Reshape a data.table

RESHAPE TO WIDE FORMAT

Reshape a data.table from long to wide format.

dcast(dt, id ~ y, value.var = c("a", "b"))
  • dt A data.table.
  • id ~ y Formula with a LHS: id column(s) containing id(s) for multiple entries. And a RHS: column(s) with value(s) to spread in column headers.
  • value.var Column(s) containing values to fill into cells.

RESHAPE TO LONG FORMAT

Reshape a data.table from wide to long format.

melt(dt, id.vars = c("id"), 
     measure = patterns("^a", "^b"), 
     variable.name = "y", 
     value.name = c("a", "b"))
  • dt A data.table.
  • id.vars Id column(s) with id(s) for multiple entries.
  • measure Column(s) containing values to fill into cells (often in pattern form).
  • variable.name Name(s) of new column(s) for variables and values derived from old headers.
  • value.name

.SD

Refer to a Subset of the Data with .SD.

MULTIPLE COLUMN TYPE CONVERSION

# convert the type of designated columns.
dt[, lapply(.SD, as.character), .SDcols = c("a", "b")]

GROUP OPTIMA

within groups, extract rows with the maximum value in a specified column. Also works with which.min() and which(). Similar to “.SD[.N]” and “.SD[1]”.

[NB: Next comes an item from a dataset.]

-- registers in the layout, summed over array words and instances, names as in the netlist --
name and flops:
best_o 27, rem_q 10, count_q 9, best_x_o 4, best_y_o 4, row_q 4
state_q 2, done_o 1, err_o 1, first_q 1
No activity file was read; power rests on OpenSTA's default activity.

dt[, .SD[which.max(a)], by = b]

Sequential rows

ROW IDS

within groups, compute a column with sequential row IDs.

dt[, c := 1:.N, by = b]

LAG & LEAD

within groups, duplicate a column with rows lagged by specified amount.

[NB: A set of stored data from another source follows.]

**config.mk**
```make
export PLATFORM = sky130hd
export DESIGN_NAME = reshape_input_flat
export DESIGN_NICKNAME = d
export VERILOG_FILES = /design/src/rtl/audio_pkg.sv /design/src/rtl/reshape_input_if.sv /design/src/rtl/reshape_input.sv /design/src/flat_wrapper.sv
export SDC_FILE = /design/constraint.sdc
export NUM_CORES = 1
export LEC_CHECK = 0
export ABC_AREA = 1
export BUFFER_PORTS_ARGS = -buffer_cell sky130_fd_sc_hd__buf_2
export CORE_AREA = 3 3 302 304
export CTS_CLUSTER_DIAMETER = 80
export DETAILED_ROUTE_END_ITERATION = 10
export DIE_AREA = 0 0 305 307
export PLACE_DENSITY_LB_ADDON = 0.15
export SYNTH_ARGS = -nofsm -noshare
export SYNTH_HDL_FRONTEND = slang
export SYNTH_SLANG_ARGS = --single-unit
```
**constraint.sdc**
```tcl
create_clock -name clk -period 2.1 [get_ports clk]
set_input_delay 0.525 -clock clk [delete_from_list [all_inputs] [get_ports clk]]
set_output_delay 0.525 -clock clk [all_outputs]
set_load 0.005 [all_outputs]
```
**src/rtl/audio_pkg.sv**
```systemverilog
// Shared types and constants for the audio feature path.
package audio_pkg;

    // One 16-bit feature coefficient.
    typedef logic [15:0] sample_t;

    // Filterbank values per feature frame.
    localparam int unsigned FEAT_LEN = 40;

    // Packer state: collecting beats, or holding a complete frame.
    typedef enum logic {
        ST_FILL = 1'b0,
        ST_FULL = 1'b1
    } reshape_state_t;

    // Integer ceiling division, used to size the beat count.
    function automatic int unsigned ceil_div(input int unsigned a, input int unsigned b);
        return (a + b - 1) / b;
    endfunction

endpackage

```
**src/rtl/reshape_input_if.sv**
```systemverilog
// Stream-in / frame-out bundle for reshape_input.
// Optional macro RESHAPE_INPUT_LAST_EN adds s_last and frame_err.
interface reshape_input_if
    import audio_pkg::*;
#(
    parameter int unsigned IN_WIDTH  = 8,
    parameter int unsigned FRAME_LEN = FEAT_LEN
);

    logic                     s_valid;
    logic                     s_ready;
    sample_t [IN_WIDTH-1:0]   in;
    logic                     m_valid;
    logic                     m_ready;
    sample_t [FRAME_LEN-1:0]  out;
`ifdef RESHAPE_INPUT_LAST_EN
    logic                     s_last;
    logic                     frame_err;
`endif

`ifdef RESHAPE_INPUT_LAST_EN
    // Packer side.
    modport slave  (input  s_valid, in, s_last, m_ready,
                    output s_ready, m_valid, out, frame_err);
    // Source / consumer side.
    modport master (output s_valid, in, s_last, m_ready,
                    input  s_ready, m_valid, out, frame_err);
`else
    // Packer side.
    modport slave  (input  s_valid, in, m_ready,
                    output s_ready, m_valid, out);
    // Source / consumer side.
    modport master (output s_valid, in, m_ready,
                    input  s_ready, m_valid, out);
`endif

endinterface

```
**src/rtl/reshape_input.sv**
```systemverilog
// Narrow-to-wide packer: gathers IN_WIDTH-word beats into a FRAME_LEN-word frame
// and presents it as one parallel vector with a valid/ready handshake.
// Optional macro RESHAPE_INPUT_LAST_EN: s_last early termination plus sticky frame_err.
module reshape_input
    import audio_pkg::*;
#(
    parameter int unsigned IN_WIDTH  = 8,
    parameter int unsigned FRAME_LEN = FEAT_LEN
)(
    input  logic            clk,
    input  logic            reset,
    reshape_input_if.slave  bus
);

    localparam int unsigned     BEATS     = ceil_div(FRAME_LEN, IN_WIDTH);
    localparam int unsigned     CNT_W     = $clog2(BEATS + 1);
    localparam logic [CNT_W-1:0] LAST_BEAT = CNT_W'(BEATS - 1);

    reshape_state_t          r_state;
    reshape_state_t          w_next_state;
    logic [CNT_W-1:0]        r_beat_cnt;
    sample_t [FRAME_LEN-1:0] r_frame;
    logic                    w_s_ready;
    logic                    w_m_valid;
    logic                    w_accept;
    logic                    w_last_beat;
    logic                    w_frame_done;
    logic [31:0]             w_cnt_ext;

    assign w_accept    = bus.s_valid && (r_state == ST_FILL);
    assign w_last_beat = (r_beat_cnt == LAST_BEAT);
    assign w_cnt_ext   = 32'(r_beat_cnt);

`ifdef RESHAPE_INPUT_LAST_EN
    logic r_frame_err;
    logic w_early_last;
    logic w_missing_last;

    assign w_early_last   = w_accept && bus.s_last && !w_last_beat;
    assign w_missing_last = w_accept && !bus.s_last && w_last_beat;
    assign w_frame_done   = w_accept && (w_last_beat || bus.s_last);

    // Sticky framing error: early s_last or a full frame without s_last.
    always_ff @(posedge clk) begin
        if (!reset)
            r_frame_err <= 1'b0;
        else if (w_early_last || w_missing_last)
            r_frame_err <= 1'b1;
    end

    assign bus.frame_err = r_frame_err;
`else
    assign w_frame_done = w_accept && w_last_beat;
`endif

    // State register.
    always_ff @(posedge clk) begin
        if (!reset)
            r_state <= ST_FILL;
        else
            r_state <= w_next_state;
    end

    // Next state and handshake outputs; both outputs depend on state only,
    // so m_ready never reaches s_ready combinationally.
    always_comb begin
        w_next_state = r_state;
        w_s_ready    = 1'b0;
        w_m_valid    = 1'b0;
        case (r_state)
            ST_FILL: begin
                w_s_ready = 1'b1;
                if (w_frame_done)
                    w_next_state = ST_FULL;
            end
            ST_FULL: begin
                w_m_valid = 1'b1;
                if (bus.m_ready)
                    w_next_state = ST_FILL;
            end
            default: w_next_state = ST_FILL;
        endcase
    end

    // Beat counter: advances per accepted beat, wraps when the frame completes.
    always_ff @(posedge clk) begin
        if (!reset)
            r_beat_cnt <= '0;
        else if (w_frame_done)
            r_beat_cnt <= '0;
        else if (w_accept)
            r_beat_cnt <= r_beat_cnt + CNT_W'(1);
    end

    // Frame register: each word belongs to exactly one beat slot, so lanes of the
    // final beat that fall past FRAME_LEN simply have no destination.
    always_ff @(posedge clk) begin
        if (!reset) begin
            r_frame <= '0;
        end else if (w_accept) begin
            for (int unsigned k = 0; k < FRAME_LEN; k++) begin
                if ((k / IN_WIDTH) == w_cnt_ext)
                    r_frame[k] <= bus.in[k % IN_WIDTH];
`ifdef RESHAPE_INPUT_LAST_EN
                else if (w_early_last && ((k / IN_WIDTH) > w_cnt_ext))
                    r_frame[k] <= '0;
`endif
            end
        end
    end

    assign bus.s_ready = w_s_ready;
    assign bus.m_valid = w_m_valid;
    assign bus.out     = r_frame;

endmodule

```
**src/flat_wrapper.sv**
```systemverilog
// flat-port wrapper written by rule: the top's interface ports become plain ports
module reshape_input_flat import audio_pkg::*;
#(
    parameter int unsigned IN_WIDTH  = 8,
    parameter int unsigned FRAME_LEN = FEAT_LEN
)
  (clk, reset, bus_s_valid, bus_in, bus_m_ready, bus_s_ready, bus_m_valid, bus_out);
  reshape_input_if #(.IN_WIDTH(IN_WIDTH), .FRAME_LEN(FRAME_LEN)) bus_i ();
  input  logic clk;
  input  logic reset;
  input wire logic [$bits(bus_i.s_valid)-1:0] bus_s_valid;
  input wire logic [$bits(bus_i.in)-1:0] bus_in;
  input wire logic [$bits(bus_i.m_ready)-1:0] bus_m_ready;
  output wire logic [$bits(bus_i.s_ready)-1:0] bus_s_ready;
  output wire logic [$bits(bus_i.m_valid)-1:0] bus_m_valid;
  output wire logic [$bits(bus_i.out)-1:0] bus_out;
  assign bus_i.s_valid = bus_s_valid;
  assign bus_i.in = bus_in;
  assign bus_i.m_ready = bus_m_ready;
  assign bus_s_ready = bus_i.s_ready;
  assign bus_m_valid = bus_i.m_valid;
  assign bus_out = bus_i.out;
  reshape_input #(.IN_WIDTH(IN_WIDTH), .FRAME_LEN(FRAME_LEN)) u_core (.clk(clk), .reset(reset), .bus(bus_i));
endmodule
```
==> summary.txt, run 1 <==
clock-pin slew on the worst setup and hold paths: 0.06 ns
switch share: 0.263
Worst Hold Class: in2reg
Worst Skew: 0.0241 ns
Mapped Avg Cell Area: 7.08 um2
fin cells: 5426
Hold Vio Cnt, Final: 0
Net Count, Synth: 3666
Via Count: 25300
run status: complete, no violations
setup bufs post-CTS: 0
core area: 88500 um2
Total GRT Usage: 0.220
crit-path max FO: 3
DP Area: 30500 um2
P_int: 22.2 mW
CP max stage cell: dfxtp_2
setup violators final: 0
Min Clock Period, post-route: 1.91 ns
Yosys top cell by area: dfxtp_1
fin nets: 4336
flop and latch count out of synthesis: 644
Power, Total: 30.1 mW
IO Pins: 774
ANT nets after route: 0
VDD IR-drop max: 575 uV
wire per inst: 19.8 um
top cell type's share of synthesized area: 0.516
CTS root buffer: clkbuf_16
maximum clock frequency: 523 MHz
Worst EP arrival: 1.39 ns
TritonCTS Sinks: 644
Post-DP HPWL: 75.7 mm
WL final: 107 mm
Sum Neg Setup Slack: 0 ns
Bufs and invs on worst path: 3
Seq/Total Area, Yosys: 0.516
DR pass1 iterations: 5
logic gate share of total power: 0.114
TritonCTS clock tree: done
Cell Chain, Critical Path: inv_2, buf_4, buf_2
vias in the first global route: 23800
final hold slack: 0.180 ns
synthesized area: 25000 um2
most frequent cells in the layout: nor2_1, buf_2, nand2_1, dfxtp_1, nand3_1
placed cell count: 5284
Reg power frac: 0.433
max-slew violation count: 0
final core occ: 0.375
total die area: 93600 um2
# rows: 109
final worst path period share: 0.910
largest net degree at the start of global routing: 96
CP delay by family, top: flip-flops
Worst-Margin Slew: 0.518 ns
initial DRC count: 1691
Slew headroom: 0.655
Critical Path Max Stage Delay: 0.42 ns
CP endpoint kind: output port
P_sw: 7.91 mW
power share of the clock group: 0.453
Worst Path Required: 1.57 ns
first-pass GRT wire length: 158 mm
most common cell after layout, fill and taps aside: nor2_1
CTS buffer count: 78
layout cells sized above 1: 0.236
Synth area leaders: dfxtp_1, nor2_1, nand3_1
gpl congestion: 0.844
global route overflow: 0
drt via density: 4.65
Starting Density: 0.282
pre-CTS setup slack: 0.237 ns
H-tree lvl count: 3
Buffers on Ports: 773
synth warn: 0
Hold-fix buffers, CTS: 0
Setup WS post-layout: 0.189 ns
P per Cell Area: 907 nW/um2
Design Area, Final: 33200 um2
cell count after synthesis: 3529
die height: 307 um
worst skew pair latency: 0.62 ns
Static Leak: 15.9 nW
Longest Clk Path Bufs: 3
synth unique cells: 15
number of max-cap violations: 0
crit path launch type: register
Area Growth Syn to Fin: 32.7%
Remaining DRCs: 0
DIE WIDTH: 305 um
WS Path Type: reg2out
RSZ-0062 raised after global routing: no
initial antenna violation count: 7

dt[, c := shift(a, 1), by = b]

within groups, duplicate a column with rows leading by specified amount.

dt[, c := shift(a, 1, type = "lead"), by = b]

fread & fwrite

IMPORT

fread(“file.csv”) – read data from a flat file such as .csv or .tsv into R.

fread(“file.csv”, select = c(“a”, “b”)) – read specified column(s) from a flat file into R.

EXPORT

fwrite(dt, file = “file.csv”) – write data to a flat file from R.